===== config.mk =====
export PLATFORM = sky130hd
export DESIGN_NAME = fp_alu_multicycle
export DESIGN_NICKNAME = d
export VERILOG_FILES = /design/src/rtl/fp_alu_multicycle.sv
export SDC_FILE = /design/constraint.sdc
export NUM_CORES = 1
export LEC_CHECK = 0
export CAP_MARGIN = 40
export CORE_ASPECT_RATIO = 0.9
export CORE_UTILIZATION = 35
export CTS_BUF_LIST = sky130_fd_sc_hd__clkbuf_4 sky130_fd_sc_hd__clkbuf_8
export DETAILED_ROUTE_END_ITERATION = 8
export SLEW_MARGIN = 20
export SYNTH_ARGS = -nofsm -noshare
export SYNTH_HDL_FRONTEND = slang
export SYNTH_SLANG_ARGS = --single-unit

===== constraint.sdc =====
create_clock -name clk -period 8.3 [get_ports clk]
set_input_delay 1.66 -clock clk [delete_from_list [all_inputs] [get_ports clk]]
set_output_delay 1.66 -clock clk [all_outputs]
set_load 0.03 [all_outputs]

===== src/rtl/fp_alu_multicycle.sv =====
// Multi-cycle floating-point add/sub/mul unit, round toward zero.
// Start/busy/done handshake, denormals flushed to zero.
module fp_alu_multicycle #(
    parameter int EXP_W = 8,
    parameter int MAN_W = 23
) (
    input  logic                   clk,
    input  logic                   rst,
    input  logic                   start,
    input  logic [1:0]             op,
    input  logic [EXP_W+MAN_W:0]   a,
    input  logic [EXP_W+MAN_W:0]   b,
    output logic                   busy,
    output logic                   done,
    output logic [EXP_W+MAN_W:0]   result,
    output logic                   overflow,
    output logic                   underflow,
    output logic                   invalid
);

    localparam int W    = 1 + EXP_W + MAN_W;
    localparam int EW   = EXP_W + 2;
    localparam int XW   = MAN_W + 4;
    localparam int SW   = MAN_W + 5;
    localparam int PW   = 2 * MAN_W + 2;
    localparam int CW   = $clog2(MAN_W + 2);
    localparam int LZW  = $clog2(XW);
    localparam int EMAX = (1 << EXP_W) - 1;
    localparam int BIAS = (1 << (EXP_W - 1)) - 1;

    localparam logic signed [EW-1:0] EMAX_S = EW'(EMAX);
    localparam logic signed [EW-1:0] ZERO_S = '0;
    localparam logic [EXP_W-1:0]     EONES  = '1;
    localparam logic [W-1:0] QNAN =
        {1'b0, {EXP_W{1'b1}}, 1'b1, {(MAN_W-1){1'b0}}};

    localparam logic [1:0] OP_SUB = 2'b01;
    localparam logic [1:0] OP_MUL = 2'b10;
    localparam logic [1:0] OP_INV = 2'b11;

    typedef enum logic [2:0] {
        S_IDLE,
        S_UNPACK,
        S_ALIGN,
        S_EXEC,
        S_NORM,
        S_DONE
    } state_t;

    state_t state_q, state_d;

    logic [1:0]          op_q, op_d;
    logic [W-1:0]        a_q, a_d;
    logic [W-1:0]        b_q, b_d;

    logic                sa_q, sa_d;
    logic                sb_q, sb_d;
    logic [EXP_W-1:0]    ea_q, ea_d;
    logic [EXP_W-1:0]    eb_q, eb_d;
    logic [MAN_W:0]      ma_q, ma_d;
    logic [MAN_W:0]      mb_q, mb_d;
    logic                za_q, za_d;
    logic                zb_q, zb_d;
    logic                inv_q, inv_d;

    logic                sx_q, sx_d;
    logic signed [EW-1:0] ex_q, ex_d;
    logic [XW-1:0]       mx_q, mx_d;
    logic [XW-1:0]       my_q, my_d;
    logic                esub_q, esub_d;

    logic [SW-1:0]       sum_q, sum_d;
    logic [PW-1:0]       prod_q, prod_d;
    logic [PW-1:0]       mcand_q, mcand_d;
    logic [MAN_W:0]      mplier_q, mplier_d;
    logic [CW-1:0]       cnt_q, cnt_d;

    logic [W-1:0]        res_q, res_d;
    logic                ovf_q, ovf_d;
    logic                udf_q, udf_d;
    logic                nan_q, nan_d;

    logic                swap;
    logic [EXP_W-1:0]    big_e, small_e;
    logic [MAN_W:0]      big_m, small_m;
    logic                big_s;
    logic [XW-1:0]       y_sh;

    logic [LZW-1:0]      lz;
    logic [XW-1:0]       n_shl;
    logic                cancel;
    logic [MAN_W-1:0]    nf;
    logic signed [EW-1:0] ne;

    // Right shift keeping an OR of every bit pushed past the LSB.
    function automatic logic [XW-1:0] shr_sticky(
        input logic [XW-1:0]    v,
        input logic [EXP_W-1:0] sh
    );
        logic [XW-1:0] r;
        logic          st;
        if (int'(sh) >= XW) begin
            r  = '0;
            st = |v;
        end else begin
            r  = v >> sh;
            st = |(v & ~({XW{1'b1}} << sh));
        end
        return {r[XW-1:1], r[0] | st};
    endfunction

    assign swap    = {ea_q, ma_q} < {eb_q, mb_q};
    assign big_e   = swap ? eb_q : ea_q;
    assign small_e = swap ? ea_q : eb_q;
    assign big_m   = swap ? mb_q : ma_q;
    assign small_m = swap ? ma_q : mb_q;
    assign big_s   = swap ? sb_q : sa_q;
    assign y_sh    = shr_sticky({small_m, 3'b000}, big_e - small_e);

    // Leading-one search and normalised fraction/exponent candidates.
    always_comb begin
        lz = '0;
        for (int i = 0; i < XW; i++) begin
            if (sum_q[i]) lz = LZW'(XW - 1 - i);
        end
        n_shl  = sum_q[XW-1:0] << lz;
        cancel = (sum_q == '0);
        if (op_q == OP_MUL) begin
            if (prod_q[PW-1]) begin
                nf = MAN_W'(prod_q >> (MAN_W + 1));
                ne = ex_q + EW'(1);
            end else begin
                nf = MAN_W'(prod_q >> MAN_W);
                ne = ex_q;
            end
        end else if (sum_q[SW-1]) begin
            nf = MAN_W'(sum_q >> 4);
            ne = ex_q + EW'(1);
        end else begin
            nf = MAN_W'(n_shl >> 3);
            ne = ex_q - EW'(lz);
        end
    end

    // Next-state and datapath next values for every sequencing step.
    always_comb begin
        state_d  = state_q;
        op_d     = op_q;
        a_d      = a_q;
        b_d      = b_q;
        sa_d     = sa_q;
        sb_d     = sb_q;
        ea_d     = ea_q;
        eb_d     = eb_q;
        ma_d     = ma_q;
        mb_d     = mb_q;
        za_d     = za_q;
        zb_d     = zb_q;
        inv_d    = inv_q;
        sx_d     = sx_q;
        ex_d     = ex_q;
        mx_d     = mx_q;
        my_d     = my_q;
        esub_d   = esub_q;
        sum_d    = sum_q;
        prod_d   = prod_q;
        mcand_d  = mcand_q;
        mplier_d = mplier_q;
        cnt_d    = cnt_q;
        res_d    = res_q;
        ovf_d    = ovf_q;
        udf_d    = udf_q;
        nan_d    = nan_q;

        unique case (state_q)
            S_IDLE: begin
                if (start) begin
                    a_d     = a;
                    b_d     = b;
                    op_d    = op;
                    state_d = S_UNPACK;
                end
            end
            S_UNPACK: begin
                sa_d  = a_q[W-1];
                sb_d  = b_q[W-1] ^ (op_q == OP_SUB);
                ea_d  = a_q[W-2:MAN_W];
                eb_d  = b_q[W-2:MAN_W];
                za_d  = (a_q[W-2:MAN_W] == '0);
                zb_d  = (b_q[W-2:MAN_W] == '0);
                ma_d  = za_d ? '0 : {1'b1, a_q[MAN_W-1:0]};
                mb_d  = zb_d ? '0 : {1'b1, b_q[MAN_W-1:0]};
                inv_d = (op_q == OP_INV)
                      || (a_q[W-2:MAN_W] == EONES)
                      || (b_q[W-2:MAN_W] == EONES);
                state_d = S_ALIGN;
            end
            S_ALIGN: begin
                if (op_q == OP_MUL) begin
                    sx_d     = sa_q ^ sb_q;
                    ex_d     = EW'(ea_q) + EW'(eb_q) - EW'(BIAS);
                    prod_d   = '0;
                    mcand_d  = PW'(mb_q);
                    mplier_d = ma_q;
                    cnt_d    = '0;
                end else begin
                    sx_d   = big_s;
                    ex_d   = EW'(big_e);
                    mx_d   = {big_m, 3'b000};
                    my_d   = y_sh;
                    esub_d = sa_q ^ sb_q;
                end
                state_d = S_EXEC;
            end
            S_EXEC: begin
                if (op_q == OP_MUL) begin
                    if (mplier_q[0]) prod_d = prod_q + mcand_q;
                    mcand_d  = mcand_q << 1;
                    mplier_d = mplier_q >> 1;
                    if (cnt_q == CW'(MAN_W)) begin
                        state_d = S_NORM;
                    end else begin
                        cnt_d = cnt_q + CW'(1);
                    end
                end else begin
                    sum_d = esub_q ? ({1'b0, mx_q} - {1'b0, my_q})
                                   : ({1'b0, mx_q} + {1'b0, my_q});
                    state_d = S_NORM;
                end
            end
            S_NORM: begin
                ovf_d = 1'b0;
                udf_d = 1'b0;
                nan_d = 1'b0;
                if (inv_q) begin
                    res_d = QNAN;
                    nan_d = 1'b1;
                end else if (za_q || zb_q) begin
                    if (op_q == OP_MUL) begin
                        res_d = {sa_q ^ sb_q, {(W-1){1'b0}}};
                    end else if (za_q && zb_q) begin
                        res_d = {sa_q & sb_q, {(W-1){1'b0}}};
                    end else if (za_q) begin
                        res_d = {sb_q, b_q[W-2:0]};
                    end else begin
                        res_d = {sa_q, a_q[W-2:0]};
                    end
                end else if (op_q != OP_MUL && cancel) begin
                    res_d = '0;
                end else if (ne >= EMAX_S) begin
                    ovf_d = 1'b1;
                    res_d = {sx_q, EXP_W'(EMAX - 1), {MAN_W{1'b1}}};
                end else if (ne <= ZERO_S) begin
                    udf_d = 1'b1;
                    res_d = {sx_q, {(W-1){1'b0}}};
                end else begin
                    res_d = {sx_q, ne[EXP_W-1:0], nf};
                end
                state_d = S_DONE;
            end
            S_DONE: begin
                state_d = S_IDLE;
            end
            default: begin
                state_d = S_IDLE;
            end
        endcase
    end

    // State and datapath registers, cleared by synchronous reset.
    always_ff @(posedge clk) begin
        if (rst) begin
            state_q  <= S_IDLE;
            op_q     <= '0;
            a_q      <= '0;
            b_q      <= '0;
            sa_q     <= 1'b0;
            sb_q     <= 1'b0;
            ea_q     <= '0;
            eb_q     <= '0;
            ma_q     <= '0;
            mb_q     <= '0;
            za_q     <= 1'b0;
            zb_q     <= 1'b0;
            inv_q    <= 1'b0;
            sx_q     <= 1'b0;
            ex_q     <= '0;
            mx_q     <= '0;
            my_q     <= '0;
            esub_q   <= 1'b0;
            sum_q    <= '0;
            prod_q   <= '0;
            mcand_q  <= '0;
            mplier_q <= '0;
            cnt_q    <= '0;
            res_q    <= '0;
            ovf_q    <= 1'b0;
            udf_q    <= 1'b0;
            nan_q    <= 1'b0;
        end else begin
            state_q  <= state_d;
            op_q     <= op_d;
            a_q      <= a_d;
            b_q      <= b_d;
            sa_q     <= sa_d;
            sb_q     <= sb_d;
            ea_q     <= ea_d;
            eb_q     <= eb_d;
            ma_q     <= ma_d;
            mb_q     <= mb_d;
            za_q     <= za_d;
            zb_q     <= zb_d;
            inv_q    <= inv_d;
            sx_q     <= sx_d;
            ex_q     <= ex_d;
            mx_q     <= mx_d;
            my_q     <= my_d;
            esub_q   <= esub_d;
            sum_q    <= sum_d;
            prod_q   <= prod_d;
            mcand_q  <= mcand_d;
            mplier_q <= mplier_d;
            cnt_q    <= cnt_d;
            res_q    <= res_d;
            ovf_q    <= ovf_d;
            udf_q    <= udf_d;
            nan_q    <= nan_d;
        end
    end

    assign busy      = (state_q != S_IDLE);
    assign done      = (state_q == S_DONE);
    assign result    = res_q;
    assign overflow  = ovf_q;
    assign underflow = udf_q;
    assign invalid   = nan_q;

endmodule


==> impl_results.md, run 1 <==
- Vias per cell: 5.68
- Util after Layout: 40.5%
- Synth top area share: 30.4%
- Boundary pin count: 106
- Hpwl dp: 66000 um
- Period utilization: 70.3%
- Most numerous cell on the critical path: o31ai_1
- Final net count: 3575
- Clock sink total: 389
- FF+latch count, synth: 389
- Core region area: 0.0720 sq mm
- Routed Antenna Nets: 0
- Iter 0 DRT Violations: 2398
- Setup Skew: 0.0318 ns
- RSZ-0062 raised after global routing: false
- ANT cells: 0
- Crit. Startpoint: sum_q[2]
- Hold_sp: a_q[31]
- Fillers: 7381
- Placed cells: 4222
- Setup TNS: 0 ns
- Final WS setup: 2.46 ns
- Max IR drop VDD: 0.192 mV
- H-tree level count: 3
- Net count after synthesis: 3558
- Largest net degree at the start of global routing: 79
- Fin cells: 4354
- Final Critical Period: 5.84 ns
- Die W: 287 um
- CP Launch Type: register
- Pre-CTS WS: 2.63 ns
- Longest Clk Path Bufs: 3
- DRC Markers: 0
- Area occupied by multi-input gates: 0.0166 sq mm
- Top cells by area, synth: dfxtp_1 30%, ha_1 7.4%, nand2_1 7.3%
- Clock latency on the worst-skew pair: 0.67 ns
- Synth cell types: 92
- Area growth syn-to-layout: 13.8%
- HP Class: reg -> reg
- CTS root buf: clkbuf_8
- CTS Buf Count: 73
- PD cells: 219 mW/mm^2
- Mapped Area: 0.0257 sq mm
- Congestion Overflow GR: 0
- Tot Pwr: 0.00640 W
- Tot GR Track Use: 23.5%
- Leakage Power: 11.3 nW
- Ys flop type: dfxtp_1
- Commonest cells in the synthesized netlist: 500 x nand2_1, 393 x nor2_1, 389 x dfxtp_1
- Most common cell in the synthesized netlist: nand2_1
- Die area: 0.0744 sq mm
- Gpl congestion: 0.982
- Highest Clock Rate: 171 MHz
- Number of cells on the critical path: 22
- Synth async-reset ratio: 0%
- Hold_buf cts: 0
- Worst rel slew slack: 39.3%
- Post-synthesis instance total: 3334
- Starting Density: 35.6%
- TritonRoute pass-1 iters: 7
- Row count: 93
- First-pass GRT wire length: 138000 um
- Initial antenna violation count: 2
- Largest incremental delay on the critical path: 0.57 ns
- Cell accounting for the most synthesized area: dfxtp_1
- Slew Viols, Final: 0
- Register-to-Register Path Depth: 22
- DR vias: 24744
- Syn. warnings: 0
- CP Buf/Inv Count: 2
- Worst slew pin tran: 0.903 ns
- CTS tree: built
- Number of flops mapped to enable cells by yosys: 0
- Critical R2R Launch: sum_q[2]
- Final Hold Fails: 0
- Finish-stage setup viols: 0
- Critical Setup Path Class: reg -> reg
- Post-CTS setup buffer count: 0
- IO Port Bufs: 105
- Die span in y: 259 um
- Clk pin slew, worst setup/hold paths: 0.06 ns
- Drt total wl: 88500 um
- Max Cap Viol: 0
- Status: finished, final reports clean
- Hold Path Depth: 2
- Crit-path cells: nor3b_1, o31ai_1, a21boi_0, o31ai_1, a21boi_1, o31ai_1, a211oi_4, buf_4, inv_1, ha_1, nor2b_1, o21ai_0, a21boi_0, o21ai_0, a31oi_1, xnor2_1, or4_1, o21bai_2, nand2b_1, a211oi_1, a22oi_1, o21ai_1
- Crit-path slowest cell: or4_1
- Syn avg cell area: 7.70 sq um
- Post-synthesis sequential area ratio: 30.4%
- Share of layout cells above drive strength 1: 8.02%
- Routed wire per std cell: 20.3 um
- CP max FO: 30
- Vias in the first global route: 23266
- CP arrival: 6.38 ns
- R2r setup slk: 2.46 ns
- # resized after CTS: 0
- Required @ worst endpoint: 8.84 ns
- Register area: 0.00779 sq mm
- Crit end category: register
- CP delay by family, top: compound AO/OA/AOI/OAI gates
final timing paths:
kind                                  end
worst min-delay path                 sa_q
worst max-delay path            result[7]
worst max register to register  result[7]
worst min register to register       sa_q
state kept, by name, summed over array words and instances, names as in the netlist, 5 cells and up:
name      cells
a_q          32
b_q          32
cnt_q         5
ea_q          8
eb_q          8
ex_q         10
ma_q         24
mb_q         24
mcand_q      48
mplier_q     24
mx_q         24
my_q         27
prod_q       48
result       32
sum_q        28
per-layer routing:
metal	track usage (%)	share of wire (%)	vias up	wire length [um]
met5	0	0	-	0
met4	9.12	3.6	0	3190
met3	4.52	7.0	126	6170
met2	36.7	45	799	39400
met1	31.8	45	11767	39800
li1	-	-	12052	-
layout by cell type, fill, tap and decap left out, types with 17 or more instances in the layout:
master	instances
a211oi_1	46
a21o_1	52
a21oi_1	289
a22oi_1	122
a311oi_1	78
a31oi_1	28
a32oi_1	18
and3_1	20
buf_4	52
clkbuf_4	25
clkbuf_8	88
clkdlybuf4s50_1	104
dfxtp_1	389
ha_1	151
inv_1	127
mux2_2	19
mux2i_1	154
nand2_1	499
nand2b_1	28
nand3_1	42
nand4_1	21
nor2_1	387
nor2b_1	20
nor3_1	67
o211ai_1	20
o21ai_0	134
o31ai_1	21
or3_1	17
xnor2_1	47
xor2_1	35
through the flow:
| step | hold WS [ns] | instance area [sq um] |
|---|---|---|
| 6_report | 0.454 | 29200 |
| 3_5_place_dp | 0.451 | 27500 |
| 5_1_grt | 0.487 | 29200 |
| 3_3_place_gp | 0.443 | 27500 |
| 4_1_cts | 0.459 | 29100 |
| 2_1_floorplan | 0.432 | 25700 |
report_power, final:
part	internal, W	switching (W)	leakage, nW
Sequential	0.00194	0.000102	3.15
Combinational	0.000786	0.00152	7.36
Clock	0.00119	0.000853	0.836
worst register-to-register path, delay by kind of cell, from the launching register on:
| family | cells | cell delay, ns |
|---|---|---|
| compound gates | 14 | 3.27 |
| simple gates | 4 | 1.28 |
| flops | 1 | 0.41 |
| fa+ha+maj | 1 | 0.22 |
| buf+inv | 2 | 0.38 |
| xor+xnor | 1 | 0.18 |
final cells by class:
type / count / area share (%)
clock inverter: 15 / 0.625
clock buffer: 113 / 4.79
timing repair buffer: 165 / 5.39
sequential: 389 / 26.7
multi-input combinational: 2592 / 56.8
tap: 950 / 4.07
inverter: 130 / 1.67
cells by family (layout without fill, tap and decap cells):
| logic type | Yosys count | after routing | synth area share (%) |
|---|---|---|---|
| AO/OA/AOI/OAI | 984 | 984 | 25.6 |
| XOR/XNOR | 85 | 85 | 2.93 |
| adder cells (fa/ha/maj) | 155 | 155 | 7.68 |
| buffers and inverters | 353 | 423 | 5.43 |
| flip-flops | 389 | 389 | 30.4 |
| multiplexers | 188 | 188 | 8.13 |
| AND/OR/NAND/NOR | 1180 | 1180 | 19.9 |
(Power assumes the default switching activity.)
==> run 2, diff against run 1 <==
Clock period 8.3 ns to 4.8 ns, I/O delays scaled along.
==> run 2 against run 1 <==
  * Worst setup slack got worse by 2.3 ns
  * Largest power group unchanged
  * Die area did not move
  * Worst hold slack is essentially flat
  * Non-clock buffer count rose by 103
  * Final area rose by 3.2%
  * Wire length rose by 3.6%
  * Highest routed layer unchanged
  * Critical path depth is 1 lower
  * Via count rose by 2.1%
  * Critical endpoint is now result[20]
  * Combinational power rose by 88%
  * Cell count grew 2.3%
==> impl_results.md, run 2 (synthesis gave the netlist of run 1 again) <==
- Status: finished, final reports clean
- Internal Power: 0.00688 W
- Hold_ws: 0.454 ns
- Max IR drop VDD: 0.361 mV
- Die span in y: 259 um
- Finish-stage setup viols: 0
- Crit-path slowest cell: fa_1
- Crit end category: register
- Fillers: 7347
- Iter 0 DRT Violations: 2206
- Clock latency on the worst-skew pair: 0.66 ns
- Vias in the first global route: 24053
- Die area: 0.0744 sq mm
- CP arrival: 5.17 ns
- DR vias: 25260
- Post-route cell area: 0.0301 sq mm
- Commonest non-fill, non-tap cell in the layout: nand2_1
- Drt total wl: 91700 um
- Longest Clk Path Bufs: 3
- Final Critical Period: 4.65 ns
- CP Launch Type: register
- Routed Antenna Nets: 0
- Slew Viols, Final: 0
- Largest incremental delay on the critical path: 0.43 ns
- Core region area: 0.0720 sq mm
- Congestion Overflow GR: 0
- Fin cells: 4454
- Highest Clock Rate: 215 MHz
- Vias per cell: 5.67
- Hpwl dp: 68100 um
- Final Hold Fails: 0
- Register area: 0.00780 sq mm
- CTS tree: built
- Period utilization: 96.9%
- First-pass GRT wire length: 142000 um
- Placed cells: 4312
- Switching portion of total power: 38.9%
- Gpl congestion: 1.00
- Crit. Startpoint: sum_q[0]
- ANT cells: 0
- PD cells: 374 mW/mm^2
- Max Cap Viol: 0
- Die W: 287 um
- Setup Skew: 0.0222 ns
- Area occupied by multi-input gates: 0.0168 sq mm
- Largest registers: mcand_q: 48 flops, prod_q: 48 flops
- Leakage Power: 11.9 nW
- Sequential Power Share: 31.2%
- CP max FO: 6
- Tot GR Track Use: 24.2%
- Crit-path cells: nor3b_2, o31ai_1, a21boi_1, o31ai_2, a21boi_1, o31ai_1, buf_4, a211oi_4, fa_1, nand2b_1, a21boi_1, o21ai_0, a22oi_1, xor2_1, nor3_1, a41oi_2, or2_2, nand2_1, a221o_1, a21oi_1, o22ai_1
- CTS Buf Count: 73
- Setup TNS: 0 ns
- Largest net degree at the start of global routing: 181
- CTS root buf: clkbuf_8
- HP Class: reg -> reg
- Boundary pin count: 106
- Share of layout cells above drive strength 1: 11.5%
- Final net count: 3678
- Post-DP Area: 0.0283 sq mm
- Starting Density: 35.6%
- Row count: 93
- Hold_sp: a_q[31]
- Comb power frac: 38.7%
- Critical R2R Launch: sum_q[0]
- CP Buf/Inv Count: 1
- H-tree level count: 3
- DRC Markers: 0
- Hold_buf cts: 0
- Critical Setup Path Class: reg -> reg
- Required @ worst endpoint: 5.32 ns
- Clock sink total: 389
- Worst rel slew slack: 40.5%
- Area growth syn-to-layout: 17.5%
- Clk pin slew, worst setup/hold paths: 0.06 ns
- Worst slew pin tran: 0.893 ns
- Initial antenna violation count: 0
- CP delay by family, top: compound AO/OA/AOI/OAI gates
- Clock power frac: 30.1%
- Tot Pwr: 0.0113 W
- Most numerous cell on the critical path: a21boi_1
- Commonest cells after routing, fill and taps aside: 498 x nand2_1, 384 x nor2_1, 384 x dfxtp_1, 289 x a21oi_1, 150 x buf_4
- IO Port Bufs: 105
- Psw: 0.00438 W
- Routed wire per std cell: 20.6 um
- TritonRoute pass-1 iters: 6
-- run 2: final timing paths --
check                to  slack, ns  cells past startpoint
max          result[20]       0.15                     21
min                sa_q       0.45                      2
max reg2reg  result[20]       0.15                     21
min reg2reg        sa_q       0.45                      2
-- run 2: routing by layer --
metal  up-vias  global-route usage, %  share of wire, %
met1     11971                   32.5                45
met5         -                      0                 0
met4         0                   10.7               4.2
met3       157                   4.23               6.6
met2       850                   37.8                44
li1      12282                      -                 -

### PROBLEM TO SOLVE:
Among the lines above, find those containing the word "Post" and copy each.

### OUTPUT OF THE TASK:
- Post-synthesis instance total: 3334
- Post-CTS setup buffer count: 0
- Post-synthesis sequential area ratio: 30.4%
- Post-route cell area: 0.0301 sq mm
- Post-DP Area: 0.0283 sq mm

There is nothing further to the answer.